The first of a three-volume series examining the history of Chinese “puppet” soldiers fighting for the Japanese before and during World War II.
When the Japanese Empire went to war with the Allies in December 1941. it had already been fighting in China for 10 years. During that time, it had conquered huge areas of China, and subjugated millions of people. The Japanese needed to control the Chinese population in these occupied territories, and for this reason they set up governments from amongst the leaders of the Chinese who were willing to co-operate with them. These so-called “puppet” governments were designed to rule on behalf of the Japanese while firmly under their control. In turn, the “puppet” governments needed their own armed forces to help them maintain control over the populace and so they raised their own 'independent' armed forces. These “puppet” armies were in large number, reaching a total of well over 1 million before 1945. Although poorly armed and equipped, these forces had an influence on the Japanese war effort through sheer numbers.

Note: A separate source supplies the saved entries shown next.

This is an optimization exercise on Yosys and OpenROAD, whose aim is small area and a short achievable clock period, not a production implementation. Where RTL was checked, it was by simulation tests only, not by an equivalence proof against the original. The RTL of run 2 was laid out without a check of its function.

<file path="run.sh">
#!/bin/bash
# synth_recipe.tcl (not shown) runs the flow's synth.tcl, then flattens the netlist and writes it again
# the make line also repeats each setting of config.mk as NAME=value (left out here)
make -C /OpenROAD-flow-scripts/flow DESIGN_CONFIG=/design/flow/config.mk WORK_HOME=/design/flow/orfs CLKGATE_MAP_FILE= SYNTH_SCRIPT=/design/flow/synth_recipe.tcl finish
</file>
<file path="config.mk">
export PLATFORM = sky130hd
export DESIGN_NAME = wallace_multiplier_16bit
export DESIGN_NICKNAME = wallace_multiplier_16bit
export VERILOG_FILES = /design/flow/design.v
export SDC_FILE = /design/flow/constraint.sdc
export NUM_CORES = 4
export LEC_CHECK = 0
export CAP_MARGIN = 20
export CORE_MARGIN = 2
export CORE_UTILIZATION = 40
export SLEW_MARGIN = 20
</file>
<file path="constraint.sdc">
create_clock -name core_clock -period 3.0 [get_ports {clk}]
set_input_delay 0.6000 -clock core_clock [delete_from_list [all_inputs] [get_ports {clk}]]
set_output_delay 0.6000 -clock core_clock [all_outputs]
set_load 0.01 [all_outputs]
</file>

The Chinese “puppet” soldiers ranged from the well-drilled and trained regular Army of the Last Emperor of China, Pu Yi, who ruled the newly formed state of Manchukuo, 1932–45, to the irregular Mongol cavalry who served alongside Japanese troops in the “secret war” waged in the Mongolian hinterlands.
The troops were dismissed as traitors by the Chinese fighting the Japanese, and they were equally despised by the Japanese themselves. The troops were motivated by a range of reasons, from simple survival to a loyalty to their commander. The fact that so many Chinese were willing to fight for the Japanese was embarrassing to all sides, and for this reason has been largely ignored in previous histories of the war in the East. In the first of a three-volume series, Philip Jowett tells the story of the Chinese who fought for the Japanese over a fourteen-year period.